AAMI Communities LinkedIn HTM groups MedWrench
Tier 4 Vendor content
Vendor blogs, whitepapers, and marketing materials are consulted for product details but are never presented as independent findings. When we cite a vendor's own claims, we label them as such.

Data verification

Every vendor listing includes a last_verified date. This is the date our editorial team last confirmed that the listing's information is current and accurate. It is not the date the company was added -- it is the date we last checked.

Verification means we confirmed:

  • The company website is active and resolves correctly
  • The product description reflects current capabilities
  • Key features listed are still offered
  • Company details (HQ, parent company, size) are still accurate
  • Integration partnerships are still active

If a listing has not been verified within the past six months, we flag it for re-review. Stale data is worse than no data -- it erodes the trust that makes this directory useful.

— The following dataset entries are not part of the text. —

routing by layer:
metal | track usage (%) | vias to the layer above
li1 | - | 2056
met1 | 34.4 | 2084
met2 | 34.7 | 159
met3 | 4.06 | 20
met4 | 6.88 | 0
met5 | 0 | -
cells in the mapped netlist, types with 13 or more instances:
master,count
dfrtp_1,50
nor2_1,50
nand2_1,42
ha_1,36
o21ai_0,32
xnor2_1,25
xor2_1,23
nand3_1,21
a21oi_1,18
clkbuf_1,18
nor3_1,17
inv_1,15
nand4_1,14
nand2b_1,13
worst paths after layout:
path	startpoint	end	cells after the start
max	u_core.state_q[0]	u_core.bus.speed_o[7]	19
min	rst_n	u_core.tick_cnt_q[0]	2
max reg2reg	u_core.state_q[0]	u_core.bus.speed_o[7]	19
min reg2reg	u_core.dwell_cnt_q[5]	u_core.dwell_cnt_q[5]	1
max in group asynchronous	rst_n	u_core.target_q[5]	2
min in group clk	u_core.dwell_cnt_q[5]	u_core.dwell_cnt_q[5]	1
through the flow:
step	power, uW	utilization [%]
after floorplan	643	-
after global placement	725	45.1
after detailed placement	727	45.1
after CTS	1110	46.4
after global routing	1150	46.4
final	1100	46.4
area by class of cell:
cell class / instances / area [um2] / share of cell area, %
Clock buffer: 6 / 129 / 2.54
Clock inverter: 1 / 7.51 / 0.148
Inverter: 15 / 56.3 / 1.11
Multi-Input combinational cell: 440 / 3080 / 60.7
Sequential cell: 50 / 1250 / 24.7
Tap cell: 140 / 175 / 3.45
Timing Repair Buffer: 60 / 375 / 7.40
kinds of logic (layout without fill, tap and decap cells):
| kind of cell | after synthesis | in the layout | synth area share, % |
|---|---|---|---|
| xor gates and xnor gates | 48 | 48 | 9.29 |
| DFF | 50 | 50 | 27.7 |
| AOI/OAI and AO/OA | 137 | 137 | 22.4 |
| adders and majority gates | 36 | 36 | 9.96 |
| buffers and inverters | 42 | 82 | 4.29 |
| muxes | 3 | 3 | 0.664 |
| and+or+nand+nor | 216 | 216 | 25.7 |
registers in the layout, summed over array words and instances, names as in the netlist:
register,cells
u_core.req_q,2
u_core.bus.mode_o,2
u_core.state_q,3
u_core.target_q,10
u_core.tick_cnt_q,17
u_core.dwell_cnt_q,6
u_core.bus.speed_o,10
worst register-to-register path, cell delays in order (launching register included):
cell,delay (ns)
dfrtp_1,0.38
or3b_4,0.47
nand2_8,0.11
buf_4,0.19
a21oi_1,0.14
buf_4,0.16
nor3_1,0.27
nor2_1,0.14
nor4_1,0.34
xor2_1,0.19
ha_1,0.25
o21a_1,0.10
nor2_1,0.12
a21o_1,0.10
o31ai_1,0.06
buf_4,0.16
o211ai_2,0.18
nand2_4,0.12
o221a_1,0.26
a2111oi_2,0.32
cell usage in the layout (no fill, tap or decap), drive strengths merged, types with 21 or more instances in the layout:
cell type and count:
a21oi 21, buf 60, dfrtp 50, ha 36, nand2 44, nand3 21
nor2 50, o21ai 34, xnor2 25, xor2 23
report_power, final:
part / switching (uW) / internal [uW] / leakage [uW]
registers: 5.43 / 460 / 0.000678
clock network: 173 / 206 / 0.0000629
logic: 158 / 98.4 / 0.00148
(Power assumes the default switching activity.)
## src/rtl/arb_req_holder.sv

```systemverilog
// arb_req_holder: requester-side holding slots for a fixed-priority arbiter.
// Each client owns one slot (EMPTY/PENDING + payload). The pending vector
// drives req_o into an external combinational arbiter; a legal one-hot grant
// moves the granted payload into a single registered valid/ready output stage.
// Optional starvation monitor enabled by defining ARB_REQ_HOLDER_STARVE_MON_EN.
module arb_req_holder #(
    parameter int NUM_REQ      = 4,
    parameter int DATA_W       = 8,
    parameter int STARVE_LIMIT = 15
) (
    input  logic                       clk_i,
    input  logic                       rst_i,
    input  logic [NUM_REQ*DATA_W-1:0]  in_data_i,
    input  logic [NUM_REQ-1:0]         in_valid_i,
    output logic [NUM_REQ-1:0]         in_ready_o,
    output logic [NUM_REQ-1:0]         req_o,
    input  logic [NUM_REQ-1:0]         gnt_i,
    output logic [DATA_W-1:0]          out_data_o,
    output logic [$clog2(NUM_REQ)-1:0] out_idx_o,
    output logic                       out_valid_o,
    input  logic                       out_ready_i,
    output logic                       gnt_err_o,
    output logic [NUM_REQ-1:0]         starve_o
);
    localparam int IDX_W = $clog2(NUM_REQ);

    logic [NUM_REQ-1:0] pend;
    logic [DATA_W-1:0]  slot_data [NUM_REQ];

    logic               out_free;
    logic               gnt_any;
    logic               gnt_onehot;
    logic               gnt_hits_empty;
    logic               gnt_legal;
    logic               gnt_illegal;
    logic               take;
    logic [NUM_REQ-1:0] take_vec;
    logic [NUM_REQ-1:0] gnt_m1;
    logic [IDX_W-1:0]   gnt_idx;
    logic [DATA_W-1:0]  gnt_data;

    // A slot accepts new data only while empty; pending slots are the requests.
    assign in_ready_o = ~pend;
    assign req_o      = pend;

    // Decode the grant: classify it, locate the selected slot, decide the transfer.
    always_comb begin
        gnt_m1         = gnt_i - NUM_REQ'(1);
        gnt_any        = |gnt_i;
        gnt_onehot     = gnt_any && ((gnt_i & gnt_m1) == '0);
        gnt_hits_empty = |(gnt_i & ~pend);
        gnt_legal      = gnt_onehot && !gnt_hits_empty;
        gnt_illegal    = gnt_any && (!gnt_onehot || gnt_hits_empty);
        out_free       = !out_valid_o || out_ready_i;
        // A legal grant against a full, stalled output is simply not taken.
        take           = gnt_legal && out_free;
        take_vec       = take ? gnt_i : '0;
        gnt_idx        = '0;
        gnt_data       = '0;
        for (int i = 0; i < NUM_REQ; i++) begin
            if (gnt_i[i]) begin
                gnt_idx  = IDX_W'(i);
                gnt_data = slot_data[i];
            end
        end
    end

    // Slot occupancy: taken slots empty, empty slots fill on a valid input.
    always_ff @(posedge clk_i) begin
        if (rst_i) begin
            pend <= '0;
        end else begin
            pend <= (pend & ~take_vec) | (in_valid_i & ~pend);
        end
    end

    // Slot payload registers load on capture; contents only matter while pending.
    always_ff @(posedge clk_i) begin
        for (int i = 0; i < NUM_REQ; i++) begin
            if (in_valid_i[i] && !pend[i]) begin
                slot_data[i] <= in_data_i[i*DATA_W +: DATA_W];
            end
        end
    end

    // Output stage: load on a taken grant, drop valid once consumed, else hold.
    always_ff @(posedge clk_i) begin
        if (rst_i) begin
            out_valid_o <= 1'b0;
            out_data_o  <= '0;
            out_idx_o   <= '0;
        end else if (take) begin
            out_valid_o <= 1'b1;
            out_data_o  <= gnt_data;
            out_idx_o   <= gnt_idx;
        end else if (out_ready_i) begin
            out_valid_o <= 1'b0;
        end
    end

    // Grant error flag: one-cycle pulse after a multi-hot grant or a grant to an empty slot.
    always_ff @(posedge clk_i) begin
        if (rst_i) begin
            gnt_err_o <= 1'b0;
        end else begin
            gnt_err_o <= gnt_illegal;
        end
    end

`ifdef ARB_REQ_HOLDER_STARVE_MON_EN
    localparam int               CNT_W = $clog2(STARVE_LIMIT + 1);
    localparam logic [CNT_W-1:0] LIMIT = CNT_W'(STARVE_LIMIT);

    logic [CNT_W-1:0]   wait_cnt [NUM_REQ];
    logic [NUM_REQ-1:0] starve;

    // Per-slot wait counters saturate at the limit; the flag clears the cycle after service.
    always_ff @(posedge clk_i) begin
        if (rst_i) begin
            for (int i = 0; i < NUM_REQ; i++) begin
                wait_cnt[i] <= '0;
            end
            starve <= '0;
        end else begin
            for (int i = 0; i < NUM_REQ; i++) begin
                if (!pend[i] || take_vec[i]) begin
                    wait_cnt[i] <= '0;
                end else if (wait_cnt[i] != LIMIT) begin
                    wait_cnt[i] <= wait_cnt[i] + CNT_W'(1);
                end
                starve[i] <= pend[i] && !take_vec[i] && (wait_cnt[i] == LIMIT);
            end
        end
    end

    assign starve_o = starve;
`else
    assign starve_o = '0;
`endif

endmodule

```

## config.mk

```make
export PLATFORM = sky130hd
export DESIGN_NAME = arb_req_holder
export DESIGN_NICKNAME = d
export VERILOG_FILES = /design/src/rtl/arb_req_holder.sv
export SDC_FILE = /design/constraint.sdc
export NUM_CORES = 1
export LEC_CHECK = 0
export ABC_AREA = 1
export BUFFER_PORTS_ARGS = -buffer_cell sky130_fd_sc_hd__buf_2
export CAP_MARGIN = 15
export CELL_PAD_IN_SITES_DETAIL_PLACEMENT = 1
export CELL_PAD_IN_SITES_GLOBAL_PLACEMENT = 1
export CORE_MARGIN = 4
export CORE_UTILIZATION = 40
export CTS_BUF_LIST = sky130_fd_sc_hd__clkbuf_16
export CTS_CLUSTER_DIAMETER = 60
export DETAILED_ROUTE_END_ITERATION = 7
export PLACE_DENSITY_LB_ADDON = 0.1
export SLEW_MARGIN = 20
export SYNTH_ARGS = -nofsm -noshare
export SYNTH_HDL_FRONTEND = slang
export SYNTH_SLANG_ARGS = --single-unit
export TNS_END_PERCENT = 1
```

## constraint.sdc

```tcl
create_clock -name clk_i -period 2.1 [get_ports clk_i]
set_input_delay 0.21 -clock clk_i [delete_from_list [all_inputs] [get_ports clk_i]]
set_output_delay 0.21 -clock clk_i [all_outputs]
set_load 0.03 [all_outputs]
```

==> implementation parameters, run 1 <==
Parameter                              Value

Floorplanning
  Die boundary height ... approximately 80 um
  Site row count ... 25
  Area enclosed by the die boundary ... between 6000 and 7000 um2
  Core area ... around 4800 um2
  Initial Util ... 0.424
  Ports placed on the boundary ... 67
  Die outline width ... 79.7 um

Clocking
  Deepest clock path buffer count ... 2
  Clock Latency Late Sink ... 0.28 ns
  H-tree levels ... 2
  CTS Hold Buffers Added ... 0
  CTS tree ... done
  CTS clock-pin slew for the worst setup and hold paths ... 0.06 ns
  Root Buffer Master ... sky130_fd_sc_hd__clkbuf_16
  Post-CTS setup-driven buffer insertion count ... 0
  Clock buffers created by TritonCTS ... 5
  Clk sinks ... 48
  Post-cts resize count ... 0

Hold path
  Class of the most critical hold timing path ... in -> reg
  Cells on Worst Hold Path ... 1
  Worst Hold Launch ... in_data_i[19]
  End point of the most critical hold path ... slot_data[2][3]

Detailed routing
  ANT nets after route ... 0
  Wirelength per Cell ... about 15 um
  Via density per instance ... around 4.7
  Vias ... approximately 1600
  Total routed wirelength ... around 5000 um
  DR pass1 iterations ... 4
  Number of design rule violations left after detail routing ... 0
  DR iter-0 viols ... 73

Timing
  Max Slew Vio Count ... 0
  Remaining max-slew budget at the tightest pin ... 0.656
  Achievable clock frequency ... about 650 MHz
  Clk_skew ... between 0.004 and 0.005 ns
  Final Cycle Share ... 0.733
  Clock period minus final worst setup slack ... ~1.5 ns
  Worst setup slack after layout ... 0.560 ns
  Hold Fails Final Rpt ... 0
  Worst Max-Slew Pin Slew ... approximately 0.51 ns
  Min Hold Slack ... a little under 0.1 ns
  Post-Route Setup TNS ... 0 ns
  Setup repair after global routing missed its margin ... no
  Setup violation total in the final timing report ... 0

Setup path
  Type of the setup path with the least slack ... reg -> reg
  Critical path data required time ... 2.27 ns
  Max FO, Critical Path ... 18
  CP Data Arrival Time ... 1.72 ns
  Path depth of the worst reg2reg path ... 5
  End of the worst register-to-register path ... out_data_o[5]
  Worst reg2reg setup slack ... about 0.56 ns
  Type of destination of the critical path ... flop
  Launch point of the worst reg-to-reg path ... req_o[3]
  Startpoint type of the worst setup path ... flop

Placed design
  Placement-stage worst setup slack ... between 0.3 and 0.4 ns
  Placed wire-length estimate ... 3900 um
  Count of input and output buffers ... 62
  Routability cong. ... between 0.7 and 0.8

Power
  Leakage power of the design ... roughly 1.1 nW
  Worst vdd ir ... 444 uV
  Power density over cell area ... 895 nW/um2
  Overall power ... roughly 0.0023 W

Layout
  Utilization of the core after routing ... 0.527
  Layout cells sized above 1 ... 0.368
  Commonest cells after routing, fill and taps aside ... 62 x sky130_fd_sc_hd__buf_2, 32 x sky130_fd_sc_hd__edfxtp_1, 31 x sky130_fd_sc_hd__inv_1, 31 x sky130_fd_sc_hd__nand2_1, 17 x sky130_fd_sc_hd__o21ai_0
  Final #Nets ... 303
  Syn-to-layout area delta ... 24.3%
  Filler cell count in the final layout ... between 500 and 600
  Most common cell after layout, fill and taps aside ... sky130_fd_sc_hd__buf_2
  Diode insertion count for antenna repair ... 0

Logic synthesis
  Largest area contributor in the netlist ... sky130_fd_sc_hd__edfxtp_1
  Netlist area before placement ... about 2000 um2
  Yosys cell types ... 29
  FF+latch count, synth ... 48
  Avg Inst Size Synth ... approximately 10 um2
  Post-synthesis instance total ... 197
  Post-synth top area share ... 0.467
  Post-synthesis sequential area ratio ... 0.623
  Top cells by area, synth ... sky130_fd_sc_hd__edfxtp_1 47%, sky130_fd_sc_hd__dfxtp_1 16%, sky130_fd_sc_hd__nand2_1 5.7%, sky130_fd_sc_hd__inv_1 5.5%, sky130_fd_sc_hd__o21ai_0 4.1%
  Yosys Warn Count ... 0

GRT
  Residual overflow from global routing ... 0
  Overall global routing resource usage ... 0.175
  Number of global-route vias before repair ... roughly 1700
  Number of antenna violations at the first check in global routing ... 0
  Largest net degree at the start of global routing ... 19
  Global-route wire length before repair ... a little over 8000 um

Outcome
  Status ... complete, no violations

Run
  Maximum Capacitance Violations ... 0
-- cell type report --
class	count	area (um2)	area share
Sequential cell	48	1280	0.501
Multi-Input combinational cell	112	601	0.235
Timing Repair Buffer	62	310	0.121
Clock buffer	5	125	0.0489
Inverter	31	118	0.0460
Tap cell	67	83.8	0.0328
Clock inverter	3	38.8	0.0152
-- worst max-delay path by stage --
stage,from,end,depth (start not counted)
3_5_place_dp,gnt_i[3],out_data_o[5],9
3_3_place_gp,gnt_i[3],out_data_o[5],9
5_1_grt,req_o[3],out_data_o[2],5
4_1_cts,req_o[3],out_data_o[5],5
6_report,req_o[3],out_data_o[5],5
2_1_floorplan,req_o[3],out_idx_o[0],6
-- cells in the mapped netlist --
cell type and n:
sky130_fd_sc_hd__buf_2 1, sky130_fd_sc_hd__a21oi_1 6, sky130_fd_sc_hd__conb_1 1, sky130_fd_sc_hd__nand2_1 31, sky130_fd_sc_hd__nand3b_1 1, sky130_fd_sc_hd__nor2_1 11
sky130_fd_sc_hd__inv_1 30, sky130_fd_sc_hd__o21ai_0 17, sky130_fd_sc_hd__or2_2 7, sky130_fd_sc_hd__nand2_4 2, sky130_fd_sc_hd__nor2_4 1, sky130_fd_sc_hd__nand4_1 6
sky130_fd_sc_hd__buf_6 1, sky130_fd_sc_hd__buf_4 4, sky130_fd_sc_hd__buf_8 1, sky130_fd_sc_hd__clkbuf_1 1, sky130_fd_sc_hd__a21oi_2 1, sky130_fd_sc_hd__o21ai_2 1
sky130_fd_sc_hd__nand2_2 11, sky130_fd_sc_hd__a31oi_1 8, sky130_fd_sc_hd__nor2_2 1, sky130_fd_sc_hd__dfxtp_1 16, sky130_fd_sc_hd__nand3_1 1, sky130_fd_sc_hd__clkinv_2 1
sky130_fd_sc_hd__nor2_8 1, sky130_fd_sc_hd__buf_1 1, sky130_fd_sc_hd__nand3_4 1, sky130_fd_sc_hd__edfxtp_1 32, sky130_fd_sc_hd__o21ai_1 1
-- per-stage QoR --
stage | cell area (um2) | cells
detailed placement | 2390 | 320
global placement | 2390 | 320
finish | 2560 | 328
global route | 2560 | 328
CTS | 2560 | 328
floorplan | 2070 | 200
-- metal layers --
layer,GRT usage,vias to the layer above,share of wire
met2,0.280,59,0.50
met3,0.0485,13,0.057
met1,0.213,716,0.42
li1,-,764,-
met4,0.0928,0,0.030
met5,0,-,0
-- worst max-delay path, cell delays in order (launching register included) --
cell	delay, ns
sky130_fd_sc_hd__dfxtp_1	0.37
sky130_fd_sc_hd__inv_1	0.10
sky130_fd_sc_hd__o21ai_2	0.33
sky130_fd_sc_hd__nand3_4	0.29
sky130_fd_sc_hd__o21ai_0	0.28
sky130_fd_sc_hd__nor2_1	0.06
-- where the power goes --
group	leakage [nW]	internal (W)	switching, W
sequential	0.438	0.00108	0.0000237
combinational	0.615	0.0000951	0.000210
clock	0.0850	0.000555	0.000329
-- registers in the layout (all words and copies together), names as in the netlist --
register,cells
slot_data,32
out_data_o,8
req_o,4
out_idx_o,2
gnt_err_o,1
out_valid_o,1
-- kinds of logic (layout without fill, tap and decap cells) --
| family | count (synthesis) | in the layout | synth area share |
|---|---|---|---|
| AO/OA/AOI/OAI | 34 | 34 | 0.0912 |
| flip-flops | 48 | 48 | 0.623 |
| other | 1 | 4 | 0.00182 |
| buffers and inverters | 40 | 101 | 0.0906 |
| AND/OR/NAND/NOR | 74 | 74 | 0.193 |
Power figures use the tool's default switching activity.
==> run 2, diff against run 1 <==
- CORE_UTILIZATION: 40 -> 38
- clock period: 2.1 -> 1.5 ns (I/O delays scaled with it)
==> run 2 against run 1 <==
  * Sequential share of layout area shrank 1.3 points
  * Highest routed layer unchanged
  * Design area increased by 2.7%
  * Hold slack got worse by 0.060 ns
  * Worst setup slack lost 0.40 ns
==> implementation parameters, run 2 (synthesized netlist as in run 1, its figures left out) <==
Parameter                              Value

Power
  Power density over cell area ... between 1000 and 1500 nW/um2
  Worst vdd ir ... between 500 and 600 uV
  Leakage power of the design ... between 1 and 1.5 nW

Setup path
  Crit-path leading delay family ... flip-flops
  Delay of the slowest critical-path stage ... 0.36 ns
  Type of destination of the critical path ... flop
  Crit path buffers/inverters ... 3
  CP Data Arrival Time ... 1.57 ns
  Type of the setup path with the least slack ... reg -> reg
  Max FO, Critical Path ... 15
  Critical path data required time ... 1.72 ns
  Startpoint type of the worst setup path ... flop
  CP Cell Sequence ... inv_2 > o21ai_4 > nand3_4 > buf_4 > nand2_2 > inv_1 > nor2_1
  Worst reg2reg setup slack ... between 0.15 and 0.2 ns
  Worst path slowest cell ... sky130_fd_sc_hd__dfxtp_1

Layout
  Filler cell count in the final layout ... 624
  Commonest cells after routing, fill and taps aside ... 62 x sky130_fd_sc_hd__buf_2, 32 x sky130_fd_sc_hd__edfxtp_1, 31 x sky130_fd_sc_hd__nand2_1, 28 x sky130_fd_sc_hd__inv_1, 17 x sky130_fd_sc_hd__o21ai_0
  Final cell area excluding filler cells ... 2630 um2
  Area of combinational cells with multiple inputs ... 608 um2
  Register area ... about 1300 um2
  Diode insertion count for antenna repair ... 0
  Syn-to-layout area delta ... 27.7%
  Most common cell after layout, fill and taps aside ... sky130_fd_sc_hd__buf_2
  Layout cells sized above 1 ... 0.406
  Top reg by flops ... slot_data
  Max FFs per register ... 32
  Final #Nets ... 314

Detailed routing
  Total routed wirelength ... ~4700 um
  DR iter-0 viols ... between 40 and 50
  DR pass1 iterations ... 4
  Number of design rule violations left after detail routing ... 0
  Wirelength per Cell ... between 10 and 15 um
  Vias ... 1540
  ANT nets after route ... 0
  Via density per instance ... around 4.5

Placed design
  Placed wire-length estimate ... 3710 um
  Post-DP Area ... 2440 um2
  Count of input and output buffers ... 62
  Routability cong. ... approximately 0.79

GRT
  Overall global routing resource usage ... 0.154
  Largest net degree at the start of global routing ... 19
  Number of antenna violations at the first check in global routing ... 0
  Global-route wire length before repair ... roughly 7600 um
  Number of global-route vias before repair ... between 1500 and 2000
  Residual overflow from global routing ... 0

Timing
  Clock period minus final worst setup slack ... about 1.3 ns
  Final Cycle Share ... 0.895
  Max Slew Vio Count ... 0
  Setup repair after global routing missed its margin ... no
  Post-Route Setup TNS ... 0 ns
  Setup violation total in the final timing report ... 0
  Achievable clock frequency ... around 740 MHz
  Clk_skew ... ~0.0041 ns
  Hold Fails Final Rpt ... 0

Floorplanning
  Site row count ... 26
  Area enclosed by the die boundary ... approximately 6700 um2
  Ports placed on the boundary ... 67
  Initial Util ... 0.398
  Die boundary height ... 81.6 um
  Core area ... around 5200 um2
  Die outline width ... between 80 and 90 um

Clocking
  Deepest clock path buffer count ... 2
  CTS Hold Buffers Added ... 0
  CTS tree ... done
  Post-cts resize count ... 0
  CTS clock-pin slew for the worst setup and hold paths ... 0.06 ns
  Clock Latency Late Sink ... between 0.2 and 0.3 ns
  Post-CTS setup-driven buffer insertion count ... 0
  H-tree levels ... 2
  Clock buffers created by TritonCTS ... 5
  Root Buffer Master ... sky130_fd_sc_hd__clkbuf_16
  Clk sinks ... 48

Outcome
  Status ... complete, no violations

Hold path
  Class of the most critical hold timing path ... in -> reg

Run
  Maximum Capacitance Violations ... 0
[run 2: worst reg2reg max path, stage by stage, from the launching register on]
cell and delay [ns]:
sky130_fd_sc_hd__dfxtp_1 0.36, sky130_fd_sc_hd__inv_2 0.07, sky130_fd_sc_hd__o21ai_4 0.25, sky130_fd_sc_hd__nand3_4 0.23, sky130_fd_sc_hd__buf_4 0.21, sky130_fd_sc_hd__nand2_2 0.04, sky130_fd_sc_hd__inv_1 0.03, sky130_fd_sc_hd__nor2_1 0.08
[run 2: layer usage]
metal | track usage | wire length [um] | share of wire | up-vias
li1 | - | - | - | 786
met2 | 0.253 | 2380 | 0.50 | 45
met5 | 0 | 0 | 0 | -
met4 | 0.0615 | 73 | 0.015 | 0
met1 | 0.194 | 2000 | 0.42 | 701
met3 | 0.0395 | 287 | 0.061 | 8
[run 2: worst paths after layout]
check | startpoint | to | cells after the start
worst max register to register | req_o[3] | out_data_o[4] | 7
worst min-delay path | in_data_i[8] | slot_data[1][0] | 1
worst max-delay path | req_o[3] | out_data_o[4] | 7
worst min register to register | out_idx_o[0] | out_idx_o[0] | 2
[run 2: area by class of cell]
cell class / instances / area share
inverter: 31 / 0.0448
multi-input combinational: 112 / 0.232
tap: 70 / 0.0333
clock buffer: 5 / 0.0476
clock inverter: 2 / 0.00476
timing repair buffer: 73 / 0.150
sequential: 48 / 0.488
[run 2: power breakdown]
| group | leakage, nW | switching (W) | internal [W] |
|---|---|---|---|
| Sequential | 0.438 | 0.0000331 | 0.00151 |
| Combinational | 0.664 | 0.000288 | 0.000154 |
| Clock | 0.0618 | 0.000454 | 0.000603 |
| Total | 1.16 | 0.000775 | 0.00226 |
[run 2: metrics by stage]
step                 util  hold slack, ns  setup slack [ns]  power [W]  cells
finish              0.508          0.0365             0.157    0.00304    341
floorplan               -           0.249            0.0204    0.00186    200
global route        0.508          0.0237            0.0333    0.00319    341
CTS                 0.499          0.0301            0.0690    0.00307    335
detailed placement  0.472           0.329            0.0570    0.00201    328
global placement    0.472           0.327             0.112    0.00200    328
==> run 3, diff against run 2 <==
--- a/config.mk
+++ b/config.mk
@@ -12,4 +12,4 @@
 export CELL_PAD_IN_SITES_GLOBAL_PLACEMENT = 1
-export CORE_MARGIN = 4
-export CORE_UTILIZATION = 38
+export CORE_MARGIN = 2
+export CORE_UTILIZATION = 34
 export CTS_BUF_LIST = sky130_fd_sc_hd__clkbuf_16
==> constraint.sdc (replaced) <==
create_clock -name clk_i -period 1.09 [get_ports clk_i]
set_input_delay 0.218 -clock clk_i [delete_from_list [all_inputs] [get_ports clk_i]]
set_output_delay 0.218 -clock clk_i [all_outputs]
set_load 0.03 [all_outputs]
==> run 3 against run 2 <==
  * The flow now finishes with violations (negative setup slack)
  * Via count up 6.8%
  * Global-route usage up 1.4 points
  * Sequential power grew 38%
  * Clock skew up 0.0012 ns
  * Die area is 0.50% higher
  * Non-clock buffer count increased by 18
  * Power up 60%
  * Register-to-register slack worse by 0.26 ns
  * First-iteration DRC count up 6.4%
  * Clock-buffer cell count stayed put
  * Sequential share of layout area is 5.8 points lower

Editorial content standards

Blog content -- guides, comparisons, and benchmarking reports -- follows the same rigor as directory listings:

  • Every claim cites a source. Tier 1 sources (AAMI, TJC, FDA, CMS, ECRI) carry the most weight.
  • No vendor favoritism. Comparisons evaluate all products against the same criteria. No company pays for favorable coverage.
  • Specific, not vague. We name the product, the feature, the standard number, and the data point. Generalities are cut.
  • Decision-maker lens. Content is framed for the person making the purchasing or operational decision, not the technician using the tool.
  • Gaps are disclosed. If we could not verify a claim or find reliable data, we say "we could not verify this" rather than speculating.

Corrections and updates

If you find an error in a vendor listing or editorial content, contact us at [email protected]. We investigate and correct verified errors promptly. Corrections are noted in the listing's verification history.

Vendors may request a review of their listing at any time. Requesting a review does not guarantee changes -- all updates go through the same editorial review process described above.